Urinary excretion is the major route of pramipexole elimination. Approximately 88% of a 14C-labelled dose was recovered in the urine and less than 2% in the faeces following single intravenous and oral doses in healthy volunteers. The terminal elimination half-life was about 8.5 hours in young volunteers (mean age 30 years) and about 12 hours in elderly volunteers (mean age 70 years). Approximately 90% of the recovered 14C-labelled dose was unchanged drug; with no specific metabolites having been identified in the remaining 10% of the recovered radio-labelled dose. Pramipexole is the levorotational (−) enantiomer, and no measurable chiral inversion or racemization occurs in vivo.
The renal clearance of pramipexole is approximately 400 mL/min, approximately three times higher than the glomerular filtration rate. Thus, pramipexole is secreted by the renal tubules, probably by the organic cation transport system.
The potential influence of race on pramipexole pharmacokinetics has not been evaluated.
The clearance of pramipexole was about 75% lower in patients with severe renal impairment (creatinine clearance approximately 20 mL/min) and about 60% lower in patients with moderate impairment (creatinine clearance approximately 40 mL/min) compared with healthy volunteers. A lower starting and maintenance dose is recommended in patients with renal impairment (see Dosage and Administration). In patients with varying degrees of renal impairment, pramipexole clearance correlates well with creatinine clearance. Therefore, creatinine clearance can be used as a predictor of the extent of decrease in pramipexole clearance. As pramipexole clearance is reduced even more in dialysis patients (N=7), than in patients with severe renal impairment, the administration of pramipexole to patients with end stage renal disease is not recommended.

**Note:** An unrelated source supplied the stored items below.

[config.mk]
export PLATFORM = sky130hd
export DESIGN_NAME = char_range_expander
export DESIGN_NICKNAME = d
export VERILOG_FILES = /design/src/hw/rtl/cre_pkg.sv /design/src/hw/rtl/cre_ctrl.sv /design/src/hw/rtl/cre_datapath.sv /design/src/hw/rtl/char_range_expander.sv
export SDC_FILE = /design/constraint.sdc
export NUM_CORES = 1
export LEC_CHECK = 0
export BUFFER_PORTS_ARGS = -buffer_cell sky130_fd_sc_hd__buf_2
export CELL_PAD_IN_SITES_DETAIL_PLACEMENT = 0
export CELL_PAD_IN_SITES_GLOBAL_PLACEMENT = 1
export CORE_UTILIZATION = 43
export DETAILED_ROUTE_END_ITERATION = 8
export PLACE_DENSITY_LB_ADDON = 0.2
export SYNTH_ARGS = -nofsm -noshare
export SYNTH_HDL_FRONTEND = slang
export SYNTH_HIERARCHICAL = 1
export SYNTH_SLANG_ARGS = --single-unit
[constraint.sdc]
create_clock -name clk -period 3 [get_ports clk]
set_input_delay 0.3 -clock clk [delete_from_list [all_inputs] [get_ports clk]]
set_output_delay 0.3 -clock clk [all_outputs]
set_load 0.02 [all_outputs]
[src/hw/rtl/cre_pkg.sv]
// cre_pkg: shared types, character constants and class helper for the
// character range expander; no dependencies
package cre_pkg;

    localparam logic [7:0] CH_DASH  = 8'h2D;
    localparam logic [7:0] CH_LO_A  = 8'h61;
    localparam logic [7:0] CH_LO_Z  = 8'h7A;
    localparam logic [7:0] CH_UP_A  = 8'h41;
    localparam logic [7:0] CH_UP_Z  = 8'h5A;
    localparam logic [7:0] CH_DIG_0 = 8'h30;
    localparam logic [7:0] CH_DIG_9 = 8'h39;
    localparam logic [7:0] CH_NUL   = 8'h00;

    typedef enum logic [0:0] {
        ST_IDLE,
        ST_RUN
    } cre_state_t;

    // controller to datapath
    typedef struct packed {
        logic accept;
        logic step;
    } cre_cmd_t;

    // datapath to controller
    typedef struct packed {
        logic run_multi;
        logic run_last;
        logic out_free;
    } cre_status_t;

    function automatic logic same_class_rising(input logic [7:0] a, input logic [7:0] b);
        logic lower;
        logic upper;
        logic digit;
        lower = (a >= CH_LO_A) && (a <= CH_LO_Z) && (b >= CH_LO_A) && (b <= CH_LO_Z);
        upper = (a >= CH_UP_A) && (a <= CH_UP_Z) && (b >= CH_UP_A) && (b <= CH_UP_Z);
        digit = (a >= CH_DIG_0) && (a <= CH_DIG_9) && (b >= CH_DIG_0) && (b <= CH_DIG_9);
        return (lower || upper || digit) && (a < b);
    endfunction

endpackage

As anticholinergics are mainly eliminated by hepatic metabolism, pharmacokinetic drug-drug interactions with pramipexole are rather unlikely.
Probenecid, a known inhibitor of renal tubular secretion of organic acids via the anionic transport system, did not influence the pharmacokinetics of MIRAPEX in volunteers (N=12).
The pharmacokinetics of pramipexole was comparable between early and advanced Parkinson’s disease patients.
In volunteers (N=11), selegiline did not influence the pharmacokinetics of pramipexole. Population pharmacokinetic analysis suggests that amantadine may alter the oral clearance of pramipexole (N=54). Levodopa/carbidopa did not influence the pharmacokinetics of pramipexole in volunteers (N=10). Pramipexole did not alter the extent of absorption (AUC) or elimination of levodopa/carbidopa, although it increased levodopa Cmax by about 40%, and decreased Tmax from 2.5 to 0.5 hours. While increasing the dose of MIRAPEX in Parkinson’s disease patients it is recommended that the dosage of levodopa is reduced and the dosage of other antiparkinsonian medication is kept constant.
Cimetidine, a known inhibitor of renal tubular secretion of organic bases via the cationic transport system, increased MIRAPEX AUC by 50% and increased its half-life by 40% in volunteers (N=12).
Contraindications
MIRAPEX (pramipexole dihydrochloride monohydrate) is contraindicated in patients who have demonstrated hypersensitivity to pramipexole or the excipients of the drug product (see Dosage Forms, Composition and Packaging).